Somebody really has to come up with a plausible explanation pretty soon. The swine flu scare spreading the globe, exploited by media like nothing before, is starting to become ridiculous – is it dangerous or not? Should we be worried or not? On the 11th June 2009, the World Health Organization declared a swine flu pandemic. Today Britain announces it could see 100,000 cases of swine flu in August – per day!
From Telegraph: Cases of swine flu ‘could top 100,000 a day by August’
Andy Burnham, the Health Secretary, said that an almost doubling of cases over the past seven days had prompted the Government to move to the third and final “treatment” stage of dealing with the outbreak.
A specially convened meeting of Cobra, the Government’s emergencies committee, was warned that cases could reach 100,000 a day by late August.
Although he insisted that this was merely a “projection” if the virus continues to spread at its current rate, Mr Burnham added: “The pressure on the system is such that it is the right time to take this step”.

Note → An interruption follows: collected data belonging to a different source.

[config.mk]
export PLATFORM = sky130hd
export DESIGN_NAME = tiny_mcu_core
export DESIGN_NICKNAME = d
export VERILOG_FILES = /design/src/rtl/mcu_pkg.sv /design/src/rtl/mcu_regfile.sv /design/src/rtl/mcu_alu.sv /design/src/rtl/mcu_ctrl.sv /design/src/rtl/tiny_mcu_core.sv
export SDC_FILE = /design/constraint.sdc
export NUM_CORES = 1
export LEC_CHECK = 0
export ABC_CLOCK_PERIOD_IN_PS = 11500
export BUFFER_PORTS_ARGS = -buffer_cell sky130_fd_sc_hd__buf_4
export CAP_MARGIN = 20
export CORE_AREA = 2 2 187 189
export CTS_BUF_LIST = sky130_fd_sc_hd__clkbuf_4 sky130_fd_sc_hd__clkbuf_8
export DETAILED_ROUTE_END_ITERATION = 10
export DIE_AREA = 0 0 189 191
export PLACE_DENSITY = 0.66
export SYNTH_ARGS = -nofsm -noshare
export SYNTH_HDL_FRONTEND = slang
export SYNTH_SLANG_ARGS = --single-unit
[constraint.sdc]
create_clock -name clk -period 11.5 [get_ports clk]
set_input_delay 1.15 -clock clk [delete_from_list [all_inputs] [get_ports clk]]
set_output_delay 1.15 -clock clk [all_outputs]
set_load 0.02 [all_outputs]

The projection raises the possibility that millions of people will have had the virus even before the start of the traditional flu season.
So should we worry or not?
From Reuters:
He said the number of confirmed cases of the virus known as swine flu is doubling every week, putting pressure on health services.
“We have always known it would be impossible to contain the virus indefinitely and that at some point we would have to move away from containment to treating the increasing numbers falling ill,” he said.
The World Health Organization declared on June 11 that the outbreak of the virus was a pandemic. More than 77,000 people have been infected worldwide.
Most people who have caught the infection have only suffered mild symptoms, but in a small minority it has proven more severe, with three deaths in Britain so far.
The first doses of a pandemic flu vaccine would arrive in Britain by the end of August, with 60 million doses available by the end of the year, enough for 30 million people, or about half the population.
Health officials will make it a priority to provide antiviral medications to the most vulnerable, and will abandon efforts to trace people who have been in contact with flu sufferers.
Health authorities also will no longer compile daily updates on the number of new cases, with estimates of the general spread being issued instead.
Thre are 7,447 confirmed H1N1 flu cases in Britain, with infections spreading fastest in the southwest, the east, the east Midlands and in London, which all saw more than a threefold increase over the past week.
Wait a minute, what? Doubling every week? No more daily updates on the number of new cases? Estimates of the general spread? By the end of the year half the world will have been infected with swine flu. And then what?